#### [Supplied material]
==> config.mk <==
export PLATFORM = sky130hd
export DESIGN_NAME = iss_status_summary
export DESIGN_NICKNAME = d
export VERILOG_FILES = /design/src/design/iss_reg_group.v /design/src/design/iss_status_summary.v
export VERILOG_INCLUDE_DIRS = /design/src /design/src/design
export SDC_FILE = /design/constraint.sdc
export NUM_CORES = 1
export LEC_CHECK = 0
export ABC_CLOCK_PERIOD_IN_PS = 1250
export BUFFER_PORTS_ARGS = -buffer_cell sky130_fd_sc_hd__buf_2
export CORE_ASPECT_RATIO = 0.9
export CORE_MARGIN = 5
export CORE_UTILIZATION = 43
export CTS_CLUSTER_SIZE = 10
export DETAILED_ROUTE_END_ITERATION = 16
export GPL_ROUTABILITY_DRIVEN = 0
export GPL_TIMING_DRIVEN = 0
export PLACE_DENSITY_LB_ADDON = 0.15
export SYNTH_ARGS = -nofsm -noshare
export SYNTH_HDL_FRONTEND = slang
export SYNTH_HIERARCHICAL = 1
export SYNTH_SLANG_ARGS = --single-unit
==> constraint.sdc <==
create_clock -name clk_sys -period 1.25 [get_ports clk_sys]
set_input_delay 0.0625 -clock clk_sys [delete_from_list [all_inputs] [get_ports clk_sys]]
set_output_delay 0.0625 -clock clk_sys [all_outputs]
set_load 0.01 [all_outputs]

#### [Problem statement]
Up to and including the line with "export PLACE_DENSITY_LB_ADDON = 0.15", please return the records exactly, beginning from their first line.

#### [Solution to the exercise]
==> config.mk <==
export PLATFORM = sky130hd
export DESIGN_NAME = iss_status_summary
export DESIGN_NICKNAME = d
export VERILOG_FILES = /design/src/design/iss_reg_group.v /design/src/design/iss_status_summary.v
export VERILOG_INCLUDE_DIRS = /design/src /design/src/design
export SDC_FILE = /design/constraint.sdc
export NUM_CORES = 1
export LEC_CHECK = 0
export ABC_CLOCK_PERIOD_IN_PS = 1250
export BUFFER_PORTS_ARGS = -buffer_cell sky130_fd_sc_hd__buf_2
export CORE_ASPECT_RATIO = 0.9
export CORE_MARGIN = 5
export CORE_UTILIZATION = 43
export CTS_CLUSTER_SIZE = 10
export DETAILED_ROUTE_END_ITERATION = 16
export GPL_ROUTABILITY_DRIVEN = 0
export GPL_TIMING_DRIVEN = 0
export PLACE_DENSITY_LB_ADDON = 0.15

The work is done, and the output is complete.